Critical Hidden Functionality Vulnerability in WAGO Industrial Managed Switches

CISA and WAGO GmbH & Co. KG report a critical vulnerability affecting its line of Industrial Managed Switches allowing unauthenticated remote attackers to bypass security restrictions and gain full control over the networking hardware.

The flaw is tracked as CVE-2026-3587 (CVSS score 10.0), a hidden functionality flaw in the Command Line Interface (CLI) prompt that allows an attacker to escape the restricted management environment. By exploiting this undocumented function, an unauthenticated user can break out of the limited CLI shell to access the underlying operating system. This mechanism enables the attacker to run arbitrary commands with administrative privileges.

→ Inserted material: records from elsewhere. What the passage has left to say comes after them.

--- config.mk ---
export PLATFORM = sky130hd
export DESIGN_NAME = uart_imem_loader_flat
export DESIGN_NICKNAME = d
export VERILOG_FILES = /design/src/rtl/loader_pkg.sv /design/src/rtl/uart_imem_loader_if.sv /design/src/rtl/uart_imem_loader.sv /design/src/flat_wrapper.sv
export SDC_FILE = /design/constraint.sdc
export NUM_CORES = 1
export LEC_CHECK = 0
export ABC_AREA = 1
export BUFFER_PORTS_ARGS = -buffer_cell sky130_fd_sc_hd__buf_2
export CORE_MARGIN = 3
export CORE_UTILIZATION = 40
export CTS_CLUSTER_SIZE = 12
export DETAILED_ROUTE_END_ITERATION = 8
export SLEW_MARGIN = 20
export SYNTH_ARGS = -nofsm -noshare
export SYNTH_HDL_FRONTEND = slang
export SYNTH_SLANG_ARGS = --single-unit
export TNS_END_PERCENT = 50
--- constraint.sdc ---
create_clock -name clk -period 2.25 [get_ports clk]
set_clock_uncertainty 0.1 [all_clocks]
set_input_delay 0.1125 -clock clk [delete_from_list [all_inputs] [get_ports clk]]
set_output_delay 0.1125 -clock clk [all_outputs]
set_load 0.01 [all_outputs]
--- src/rtl/loader_pkg.sv ---
// rtl/loader_pkg.sv - shared state encoding and default sizing for the boot loader
package loader_pkg;

  localparam int ADDR_W_DEFAULT = 10;

  typedef enum logic [2:0] {
    IDLE,
    LEN,
    DATA,
    DONE,
    ERR
  } loader_state_t;

endpackage

--- src/rtl/uart_imem_loader_if.sv ---
// rtl/uart_imem_loader_if.sv - received-byte stream in, instruction-memory write port out
interface uart_imem_loader_if
  import loader_pkg::*;
#(
  parameter int ADDR_W = ADDR_W_DEFAULT
);

  logic [7:0]        uart_serial;
  logic              rx_valid;
  logic              imem_we;
  logic [ADDR_W-1:0] imem_addr;
  logic [31:0]       imem_wdata;

  // master: UART receiver / memory side; slave: the loader itself
  modport master (
    output uart_serial, rx_valid,
    input  imem_we, imem_addr, imem_wdata
  );

  modport slave (
    input  uart_serial, rx_valid,
    output imem_we, imem_addr, imem_wdata
  );

endinterface
`src/rtl/core_pkg.sv`:
```
// rtl/core_pkg.sv - shared constants and types for the 16-bit core front end
package core_pkg;

  localparam int PC_W_DEF = 16;
  localparam int INSTR_W  = 16;

  localparam int OPC_MSB = 15;
  localparam int OPC_LSB = 12;
  localparam logic [3:0] OP_ALU = 4'h0;
  localparam logic [3:0] OP_LHI = 4'h3;
  localparam logic [3:0] OP_LW  = 4'h4;
  localparam logic [3:0] OP_SW  = 4'h5;
  localparam logic [3:0] OP_BRN = 4'hC;
  localparam logic [3:0] OP_JMP = 4'h8;
  localparam logic [3:0] OP_HLT = 4'hF;

  localparam int BR_OFF_MSB  = 7;
  localparam int BR_OFF_W    = BR_OFF_MSB + 1;
  localparam int JMP_OFF_MSB = 10;
  localparam int JMP_OFF_W   = JMP_OFF_MSB + 1;

  localparam logic [INSTR_W-1:0] INSTR_RESET = '0;

  typedef enum logic [1:0] {
    ST_FETCH = 2'd0,
    ST_EXEC  = 2'd1,
    ST_HALT  = 2'd2
  } fetch_state_t;

endpackage

```
`src/rtl/instr_fetch_unit_if.sv`:
```
// rtl/instr_fetch_unit_if.sv - instruction memory request/ready bus
interface instr_fetch_unit_if #(
  parameter int PC_W = 16
);

  logic            imem_req;
  logic [PC_W-1:0] imem_addr;
  logic [15:0]     imem_rdata;
  logic            imem_ready;

  modport master (
    output imem_req,
    output imem_addr,
    input  imem_rdata,
    input  imem_ready
  );

  modport slave (
    input  imem_req,
    input  imem_addr,
    output imem_rdata,
    output imem_ready
  );

endinterface

```
`src/rtl/instr_fetch_unit_next_pc_sel.sv`:
```
// rtl/instr_fetch_unit_next_pc_sel.sv - next-PC priority mux with branch/jump offset adders
module next_pc_sel
  import core_pkg::*;
#(
  parameter int PC_W = PC_W_DEF
) (
  input  logic [PC_W-1:0]      pc,
  input  logic [PC_W-1:0]      reg_target,
  input  logic [BR_OFF_W-1:0]  br_off,
  input  logic [JMP_OFF_W-1:0] jmp_off,
  input  logic                 hlt,
  input  logic                 jr,
  input  logic                 jalr,
  input  logic                 jmp,
  input  logic                 pc_src,
  output logic [PC_W-1:0]      pc_plus1,
  output logic [PC_W-1:0]      next_pc
);

  logic [PC_W-1:0] br_sext;
  logic [PC_W-1:0] jmp_sext;
  logic [PC_W-1:0] br_target;
  logic [PC_W-1:0] jmp_target;

  assign pc_plus1   = pc + PC_W'(1);
  assign br_sext    = {{(PC_W-BR_OFF_W){br_off[BR_OFF_W-1]}}, br_off};
  assign jmp_sext   = {{(PC_W-JMP_OFF_W){jmp_off[JMP_OFF_W-1]}}, jmp_off};
  assign br_target  = pc_plus1 + br_sext;
  assign jmp_target = pc_plus1 + jmp_sext;

  // Halt outranks everything so the halted pc is always the sequential successor.
  always_comb begin
    next_pc = pc_plus1;
    if (hlt) begin
      next_pc = pc_plus1;
    end else if (jr || jalr) begin
      next_pc = reg_target;
    end else if (jmp) begin
      next_pc = jmp_target;
    end else if (pc_src) begin
      next_pc = br_target;
    end
  end

endmodule

```
`src/rtl/instr_fetch_unit.sv`:
```
// rtl/instr_fetch_unit.sv - fetch/execute/halt sequencer holding the pc and the instruction register
module instr_fetch_unit
  import core_pkg::*;
#(
  parameter int              PC_W     = PC_W_DEF,
  parameter logic [PC_W-1:0] RESET_PC = '0
) (
  input  logic                clk,
  input  logic                rst,
  instr_fetch_unit_if.master  imem,
  output logic [INSTR_W-1:0]  instr,
  output logic                instr_valid,
  output logic [PC_W-1:0]     pc,
  output logic [PC_W-1:0]     pc_plus1,
  input  logic                exec_stall,
  input  logic                PC_src,
  input  logic                Jmp,
  input  logic                Jalr,
  input  logic                Jr,
  input  logic                Hlt,
  input  logic [PC_W-1:0]     reg_target,
  output logic                halted
);

  fetch_state_t    state;
  fetch_state_t    state_nxt;
  logic [PC_W-1:0] pc_q;
  logic [PC_W-1:0] next_pc;
  logic [INSTR_W-1:0] instr_q;
  logic            advance;
  logic            capture;

  next_pc_sel #(
    .PC_W (PC_W)
  ) u_next_pc_sel (
    .pc         (pc_q),
    .reg_target (reg_target),
    .br_off     (instr_q[BR_OFF_MSB:0]),
    .jmp_off    (instr_q[JMP_OFF_MSB:0]),
    .hlt        (Hlt),
    .jr         (Jr),
    .jalr       (Jalr),
    .jmp        (Jmp),
    .pc_src     (PC_src),
    .pc_plus1   (pc_plus1),
    .next_pc    (next_pc)
  );

  always_ff @(posedge clk or posedge rst) begin
    if (rst) begin
      state <= ST_FETCH;
    end else begin
      state <= state_nxt;
    end
  end

  always_comb begin
    state_nxt = state;
    case (state)
      ST_FETCH: if (imem.imem_ready) state_nxt = ST_EXEC;
      ST_EXEC:  if (!exec_stall) state_nxt = Hlt ? ST_HALT : ST_FETCH;
      ST_HALT:  state_nxt = ST_HALT;
      default:  state_nxt = ST_FETCH;
    endcase
  end

  // The reset state is FETCH, so the request is also gated by rst to drop at once.
  always_comb begin
    imem.imem_req  = (state == ST_FETCH) && !rst;
    imem.imem_addr = pc_q;
    instr_valid    = (state == ST_EXEC);
    halted         = (state == ST_HALT);
    advance        = (state == ST_EXEC) && !exec_stall;
    capture        = (state == ST_FETCH) && imem.imem_ready;
  end

  always_ff @(posedge clk or posedge rst) begin
    if (rst) begin
      pc_q <= RESET_PC;
    end else if (advance) begin
      pc_q <= next_pc;
    end
  end

  always_ff @(posedge clk or posedge rst) begin
    if (rst) begin
      instr_q <= INSTR_RESET;
    end else if (capture) begin
      instr_q <= imem.imem_rdata;
    end
  end

  assign pc    = pc_q;
  assign instr = instr_q;

endmodule
```
`src/flat_wrapper.sv`:
```
// flat-port wrapper written by rule: the top's interface ports become plain ports
module instr_fetch_unit_flat import core_pkg::*;
#(
  parameter int              PC_W     = PC_W_DEF,
  parameter logic [PC_W-1:0] RESET_PC = '0
)
  (clk, rst, instr, instr_valid, pc, pc_plus1, exec_stall, PC_src, Jmp, Jalr, Jr, Hlt, reg_target, halted, imem_imem_req, imem_imem_addr, imem_imem_rdata, imem_imem_ready);
  instr_fetch_unit_if #(.PC_W(PC_W)) imem_i ();
  input  logic clk;
  input  logic rst;
  output logic [INSTR_W-1:0] instr;
  output logic instr_valid;
  output logic [PC_W-1:0] pc;
  output logic [PC_W-1:0] pc_plus1;
  input  logic exec_stall;
  input  logic PC_src;
  input  logic Jmp;
  input  logic Jalr;
  input  logic Jr;
  input  logic Hlt;
  input  logic [PC_W-1:0] reg_target;
  output logic halted;
  output wire logic [$bits(imem_i.imem_req)-1:0] imem_imem_req;
  output wire logic [$bits(imem_i.imem_addr)-1:0] imem_imem_addr;
  input wire logic [$bits(imem_i.imem_rdata)-1:0] imem_imem_rdata;
  input wire logic [$bits(imem_i.imem_ready)-1:0] imem_imem_ready;
  assign imem_imem_req = imem_i.imem_req;
  assign imem_imem_addr = imem_i.imem_addr;
  assign imem_i.imem_rdata = imem_imem_rdata;
  assign imem_i.imem_ready = imem_imem_ready;
  instr_fetch_unit #(.PC_W(PC_W), .RESET_PC(RESET_PC)) u_core (.clk(clk), .rst(rst), .imem(imem_i), .instr(instr), .instr_valid(instr_valid), .pc(pc), .pc_plus1(pc_plus1), .exec_stall(exec_stall), .PC_src(PC_src), .Jmp(Jmp), .Jalr(Jalr), .Jr(Jr), .Hlt(Hlt), .reg_target(reg_target), .halted(halted));
endmodule
```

An attacker with full device access can intercept or manipulate network traffic, disrupt communications between industrial controllers, and potentially use the switch as a persistent foothold for lateral movement into the broader corporate network. 

Affected devices include the Lean Managed Switch series (852-1812, 852-1813, 852-1816) and the Industrial Managed Switch series (852-303, 852-1305, 852-1505, 852-602, 852-603, and 852-1605). Vulnerable firmware versions include those prior to specific "S1" patch releases, such as V1.2.1.S0 and V1.2.8.S0. WAGO has provided a full list of affected models and their corresponding fixed versions in their official security advisory.

Administrators must update affected switches to the latest firmware versions, typically identified by an "S1" suffix (e.g., V1.2.1.S1). If immediate patching is not feasible, WAGO recommends deactivating SSH and Telnet services to eliminate the remote attack vector. 

For Industrial Managed Switch models, disabling these protocols ensures the CLI is only accessible through a physical RS232 connection, which prevents remote attackers from reaching the vulnerable interface.